#### [Description of the task]
Wherever the word "default" occurs in the lines below, copy the whole line.

Saved data entries:
^^^^^^^^

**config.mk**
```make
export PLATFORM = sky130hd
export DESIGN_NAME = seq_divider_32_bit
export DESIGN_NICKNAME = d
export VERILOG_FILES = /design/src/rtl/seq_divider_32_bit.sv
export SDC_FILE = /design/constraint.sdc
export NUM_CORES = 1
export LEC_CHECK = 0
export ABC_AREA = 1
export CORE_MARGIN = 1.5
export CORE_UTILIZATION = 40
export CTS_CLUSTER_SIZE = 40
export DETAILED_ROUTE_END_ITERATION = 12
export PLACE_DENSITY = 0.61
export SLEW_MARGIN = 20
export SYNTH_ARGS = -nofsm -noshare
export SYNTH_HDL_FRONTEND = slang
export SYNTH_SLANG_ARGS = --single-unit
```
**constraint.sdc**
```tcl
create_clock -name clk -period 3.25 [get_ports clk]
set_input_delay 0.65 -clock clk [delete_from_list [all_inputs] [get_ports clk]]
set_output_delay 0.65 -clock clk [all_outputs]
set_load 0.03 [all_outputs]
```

^^^^^^^^

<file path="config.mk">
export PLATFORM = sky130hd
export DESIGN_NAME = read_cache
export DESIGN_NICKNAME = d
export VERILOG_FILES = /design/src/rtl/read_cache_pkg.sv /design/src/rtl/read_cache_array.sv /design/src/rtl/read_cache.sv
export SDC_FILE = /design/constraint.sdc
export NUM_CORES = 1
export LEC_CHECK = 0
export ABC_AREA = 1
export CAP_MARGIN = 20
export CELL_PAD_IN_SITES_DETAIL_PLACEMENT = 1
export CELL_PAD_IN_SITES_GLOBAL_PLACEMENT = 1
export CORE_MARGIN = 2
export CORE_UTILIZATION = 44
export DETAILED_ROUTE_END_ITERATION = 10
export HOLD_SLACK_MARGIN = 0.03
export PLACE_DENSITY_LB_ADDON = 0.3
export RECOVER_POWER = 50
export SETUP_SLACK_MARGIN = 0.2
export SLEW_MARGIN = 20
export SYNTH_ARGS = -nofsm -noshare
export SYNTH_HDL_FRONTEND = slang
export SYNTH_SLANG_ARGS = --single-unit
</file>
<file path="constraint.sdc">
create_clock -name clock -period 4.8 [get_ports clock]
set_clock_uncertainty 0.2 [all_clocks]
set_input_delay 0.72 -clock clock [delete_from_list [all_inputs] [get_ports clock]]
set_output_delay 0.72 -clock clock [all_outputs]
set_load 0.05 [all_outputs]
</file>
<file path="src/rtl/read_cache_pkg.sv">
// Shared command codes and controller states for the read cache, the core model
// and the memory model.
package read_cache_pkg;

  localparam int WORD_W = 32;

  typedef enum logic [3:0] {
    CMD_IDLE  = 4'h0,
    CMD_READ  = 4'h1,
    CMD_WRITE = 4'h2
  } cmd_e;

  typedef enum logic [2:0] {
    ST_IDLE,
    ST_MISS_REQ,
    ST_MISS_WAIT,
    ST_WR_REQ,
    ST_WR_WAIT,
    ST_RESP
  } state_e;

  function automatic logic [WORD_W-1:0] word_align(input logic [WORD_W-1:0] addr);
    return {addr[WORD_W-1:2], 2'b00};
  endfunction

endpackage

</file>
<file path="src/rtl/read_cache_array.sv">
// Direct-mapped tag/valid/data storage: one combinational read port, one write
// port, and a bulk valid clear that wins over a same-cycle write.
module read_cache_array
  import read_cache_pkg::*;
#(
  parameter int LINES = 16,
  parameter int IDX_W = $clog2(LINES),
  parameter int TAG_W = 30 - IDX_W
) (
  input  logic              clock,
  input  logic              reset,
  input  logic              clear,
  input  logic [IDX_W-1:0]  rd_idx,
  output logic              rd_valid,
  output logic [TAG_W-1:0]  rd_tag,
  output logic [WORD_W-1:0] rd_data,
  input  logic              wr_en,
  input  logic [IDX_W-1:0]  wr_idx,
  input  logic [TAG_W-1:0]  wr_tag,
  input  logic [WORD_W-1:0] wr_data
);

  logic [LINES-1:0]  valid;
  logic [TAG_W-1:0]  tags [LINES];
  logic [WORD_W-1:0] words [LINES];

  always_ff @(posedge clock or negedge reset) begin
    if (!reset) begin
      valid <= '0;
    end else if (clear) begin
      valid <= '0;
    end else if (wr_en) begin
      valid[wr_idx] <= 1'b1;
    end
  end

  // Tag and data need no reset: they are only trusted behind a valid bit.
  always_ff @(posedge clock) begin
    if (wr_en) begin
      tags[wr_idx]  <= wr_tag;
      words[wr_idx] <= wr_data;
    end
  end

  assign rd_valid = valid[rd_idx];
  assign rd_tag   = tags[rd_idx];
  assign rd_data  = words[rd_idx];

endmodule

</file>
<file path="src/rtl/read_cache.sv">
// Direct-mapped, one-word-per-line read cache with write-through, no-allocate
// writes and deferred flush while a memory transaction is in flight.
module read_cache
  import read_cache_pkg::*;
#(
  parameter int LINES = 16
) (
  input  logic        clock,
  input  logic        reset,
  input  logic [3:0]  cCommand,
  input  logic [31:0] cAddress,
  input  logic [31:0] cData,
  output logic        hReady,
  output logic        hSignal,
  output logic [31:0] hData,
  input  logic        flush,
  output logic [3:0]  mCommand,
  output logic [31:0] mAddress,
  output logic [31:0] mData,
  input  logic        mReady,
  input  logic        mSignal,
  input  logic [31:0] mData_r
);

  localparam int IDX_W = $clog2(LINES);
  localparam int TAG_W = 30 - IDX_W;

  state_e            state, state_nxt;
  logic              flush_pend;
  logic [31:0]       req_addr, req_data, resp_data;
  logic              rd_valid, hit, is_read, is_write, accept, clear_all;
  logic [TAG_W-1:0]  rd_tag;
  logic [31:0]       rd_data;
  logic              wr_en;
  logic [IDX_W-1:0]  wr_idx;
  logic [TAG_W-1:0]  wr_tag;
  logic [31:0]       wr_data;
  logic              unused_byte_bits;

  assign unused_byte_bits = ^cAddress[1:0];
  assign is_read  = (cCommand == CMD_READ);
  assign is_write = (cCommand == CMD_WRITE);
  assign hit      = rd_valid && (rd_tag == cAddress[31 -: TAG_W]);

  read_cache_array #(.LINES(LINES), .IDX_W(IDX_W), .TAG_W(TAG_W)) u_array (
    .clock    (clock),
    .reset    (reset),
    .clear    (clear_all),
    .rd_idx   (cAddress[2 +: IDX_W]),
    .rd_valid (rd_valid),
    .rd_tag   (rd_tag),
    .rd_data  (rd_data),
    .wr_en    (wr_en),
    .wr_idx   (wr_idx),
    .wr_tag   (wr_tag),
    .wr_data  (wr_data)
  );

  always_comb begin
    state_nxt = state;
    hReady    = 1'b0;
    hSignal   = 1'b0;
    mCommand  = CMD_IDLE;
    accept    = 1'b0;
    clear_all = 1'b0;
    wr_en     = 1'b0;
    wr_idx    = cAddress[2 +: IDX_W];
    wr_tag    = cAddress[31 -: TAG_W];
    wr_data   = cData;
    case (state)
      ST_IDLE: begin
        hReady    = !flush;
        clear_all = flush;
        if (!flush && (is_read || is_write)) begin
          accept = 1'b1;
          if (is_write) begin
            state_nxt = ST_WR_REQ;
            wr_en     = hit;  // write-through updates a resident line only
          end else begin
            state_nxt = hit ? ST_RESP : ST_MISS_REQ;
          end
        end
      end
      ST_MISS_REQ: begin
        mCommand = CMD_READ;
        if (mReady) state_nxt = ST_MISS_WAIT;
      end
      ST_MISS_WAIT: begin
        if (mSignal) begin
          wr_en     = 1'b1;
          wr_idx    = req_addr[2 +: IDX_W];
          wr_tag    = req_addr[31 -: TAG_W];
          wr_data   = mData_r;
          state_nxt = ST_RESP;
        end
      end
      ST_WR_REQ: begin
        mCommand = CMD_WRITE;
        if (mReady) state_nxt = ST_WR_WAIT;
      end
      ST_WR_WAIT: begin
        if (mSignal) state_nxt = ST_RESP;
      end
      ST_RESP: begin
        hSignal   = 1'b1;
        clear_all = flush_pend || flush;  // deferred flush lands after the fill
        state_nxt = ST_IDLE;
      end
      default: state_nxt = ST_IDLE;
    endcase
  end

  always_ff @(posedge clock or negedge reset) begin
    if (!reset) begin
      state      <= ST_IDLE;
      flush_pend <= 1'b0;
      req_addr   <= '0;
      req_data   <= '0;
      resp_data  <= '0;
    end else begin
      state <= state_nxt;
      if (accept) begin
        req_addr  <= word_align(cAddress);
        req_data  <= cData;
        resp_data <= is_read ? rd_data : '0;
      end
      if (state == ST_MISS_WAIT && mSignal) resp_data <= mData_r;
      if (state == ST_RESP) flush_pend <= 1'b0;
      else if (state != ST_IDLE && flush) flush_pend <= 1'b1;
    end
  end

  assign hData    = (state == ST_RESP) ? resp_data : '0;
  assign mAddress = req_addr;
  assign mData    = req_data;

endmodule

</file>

^^^^^^^^

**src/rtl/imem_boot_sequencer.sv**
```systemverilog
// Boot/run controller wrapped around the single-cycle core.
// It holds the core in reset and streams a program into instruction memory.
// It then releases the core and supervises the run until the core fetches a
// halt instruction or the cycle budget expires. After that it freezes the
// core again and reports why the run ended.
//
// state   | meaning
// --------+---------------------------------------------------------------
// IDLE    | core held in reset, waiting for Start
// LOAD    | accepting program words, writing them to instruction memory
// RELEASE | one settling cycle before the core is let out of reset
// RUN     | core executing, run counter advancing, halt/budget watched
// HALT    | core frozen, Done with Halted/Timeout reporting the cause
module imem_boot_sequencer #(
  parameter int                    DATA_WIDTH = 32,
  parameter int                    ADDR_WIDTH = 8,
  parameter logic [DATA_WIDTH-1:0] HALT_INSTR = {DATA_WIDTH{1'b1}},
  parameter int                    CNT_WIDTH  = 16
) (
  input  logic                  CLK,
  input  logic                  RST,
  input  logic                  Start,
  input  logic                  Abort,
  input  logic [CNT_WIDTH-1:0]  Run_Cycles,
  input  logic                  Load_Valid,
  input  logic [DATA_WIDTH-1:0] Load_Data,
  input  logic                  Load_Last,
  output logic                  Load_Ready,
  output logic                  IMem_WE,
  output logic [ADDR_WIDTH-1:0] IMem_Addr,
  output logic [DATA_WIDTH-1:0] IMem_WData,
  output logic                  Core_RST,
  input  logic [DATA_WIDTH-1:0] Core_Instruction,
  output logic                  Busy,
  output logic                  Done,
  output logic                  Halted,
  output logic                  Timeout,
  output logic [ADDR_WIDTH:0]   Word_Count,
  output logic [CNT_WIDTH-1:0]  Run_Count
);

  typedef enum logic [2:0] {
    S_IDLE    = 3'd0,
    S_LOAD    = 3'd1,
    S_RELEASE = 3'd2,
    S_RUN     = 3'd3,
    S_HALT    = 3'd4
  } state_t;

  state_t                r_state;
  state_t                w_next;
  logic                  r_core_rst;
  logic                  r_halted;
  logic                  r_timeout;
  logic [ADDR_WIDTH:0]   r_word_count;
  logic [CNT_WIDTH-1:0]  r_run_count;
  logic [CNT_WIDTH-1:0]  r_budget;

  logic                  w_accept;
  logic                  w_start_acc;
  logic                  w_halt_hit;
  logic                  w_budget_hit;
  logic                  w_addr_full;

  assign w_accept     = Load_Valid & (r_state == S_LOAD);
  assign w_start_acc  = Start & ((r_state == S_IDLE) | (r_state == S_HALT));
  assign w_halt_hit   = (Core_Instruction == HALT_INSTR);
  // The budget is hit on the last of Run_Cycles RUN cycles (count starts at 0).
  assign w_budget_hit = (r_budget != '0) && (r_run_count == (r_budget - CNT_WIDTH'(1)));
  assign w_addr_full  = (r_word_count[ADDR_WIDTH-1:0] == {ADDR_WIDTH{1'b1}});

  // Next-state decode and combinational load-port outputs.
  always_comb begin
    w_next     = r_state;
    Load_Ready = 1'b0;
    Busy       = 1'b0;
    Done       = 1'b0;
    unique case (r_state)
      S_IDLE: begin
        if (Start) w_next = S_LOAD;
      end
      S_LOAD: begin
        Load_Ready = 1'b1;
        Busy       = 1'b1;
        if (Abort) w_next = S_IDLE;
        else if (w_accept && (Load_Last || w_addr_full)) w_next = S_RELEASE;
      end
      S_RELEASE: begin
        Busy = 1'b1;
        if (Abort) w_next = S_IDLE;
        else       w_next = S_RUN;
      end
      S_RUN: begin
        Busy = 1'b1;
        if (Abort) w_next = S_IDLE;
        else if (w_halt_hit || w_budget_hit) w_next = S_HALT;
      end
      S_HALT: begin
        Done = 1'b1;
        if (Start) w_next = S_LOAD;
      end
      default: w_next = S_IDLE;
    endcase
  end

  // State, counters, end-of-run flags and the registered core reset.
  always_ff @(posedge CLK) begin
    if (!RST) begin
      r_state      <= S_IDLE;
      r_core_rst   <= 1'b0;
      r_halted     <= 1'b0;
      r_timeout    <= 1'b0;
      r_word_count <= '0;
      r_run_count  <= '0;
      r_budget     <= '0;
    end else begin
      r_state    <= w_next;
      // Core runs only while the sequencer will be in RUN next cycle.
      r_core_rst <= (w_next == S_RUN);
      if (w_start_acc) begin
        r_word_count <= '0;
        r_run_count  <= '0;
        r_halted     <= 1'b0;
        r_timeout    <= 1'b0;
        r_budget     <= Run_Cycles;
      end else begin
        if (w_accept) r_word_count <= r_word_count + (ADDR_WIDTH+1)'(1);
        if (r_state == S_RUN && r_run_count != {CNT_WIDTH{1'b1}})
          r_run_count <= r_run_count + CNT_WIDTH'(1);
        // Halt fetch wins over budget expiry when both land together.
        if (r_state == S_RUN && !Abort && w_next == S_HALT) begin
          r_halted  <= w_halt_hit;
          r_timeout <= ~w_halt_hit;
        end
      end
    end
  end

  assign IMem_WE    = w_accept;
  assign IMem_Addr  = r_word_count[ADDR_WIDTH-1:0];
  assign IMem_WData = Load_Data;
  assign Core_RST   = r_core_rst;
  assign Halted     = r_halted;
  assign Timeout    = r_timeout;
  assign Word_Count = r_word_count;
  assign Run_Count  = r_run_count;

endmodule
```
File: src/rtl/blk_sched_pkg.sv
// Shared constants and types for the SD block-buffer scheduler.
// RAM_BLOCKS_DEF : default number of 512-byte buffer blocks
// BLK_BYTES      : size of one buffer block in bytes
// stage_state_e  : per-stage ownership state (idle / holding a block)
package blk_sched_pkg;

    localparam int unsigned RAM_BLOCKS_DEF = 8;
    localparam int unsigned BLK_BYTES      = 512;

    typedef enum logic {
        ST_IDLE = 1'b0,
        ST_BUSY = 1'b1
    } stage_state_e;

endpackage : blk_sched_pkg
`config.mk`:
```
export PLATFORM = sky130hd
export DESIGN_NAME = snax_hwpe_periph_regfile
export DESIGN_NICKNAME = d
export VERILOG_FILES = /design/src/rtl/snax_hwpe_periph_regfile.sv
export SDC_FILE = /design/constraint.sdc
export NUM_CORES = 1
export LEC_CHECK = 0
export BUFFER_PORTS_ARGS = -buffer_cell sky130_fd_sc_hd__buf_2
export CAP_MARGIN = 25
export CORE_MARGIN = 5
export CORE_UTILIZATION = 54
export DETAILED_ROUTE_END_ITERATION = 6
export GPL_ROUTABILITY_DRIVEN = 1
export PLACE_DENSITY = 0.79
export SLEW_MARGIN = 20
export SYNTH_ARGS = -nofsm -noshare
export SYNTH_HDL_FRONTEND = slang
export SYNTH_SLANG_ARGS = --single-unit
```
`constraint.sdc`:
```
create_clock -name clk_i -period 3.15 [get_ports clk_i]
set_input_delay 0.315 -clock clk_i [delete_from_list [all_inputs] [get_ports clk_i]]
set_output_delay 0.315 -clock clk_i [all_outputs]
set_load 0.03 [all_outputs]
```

^^^^^^^^

#### [Answer box]
      default: state_nxt = ST_IDLE;
      default: w_next = S_IDLE;
// RAM_BLOCKS_DEF : default number of 512-byte buffer blocks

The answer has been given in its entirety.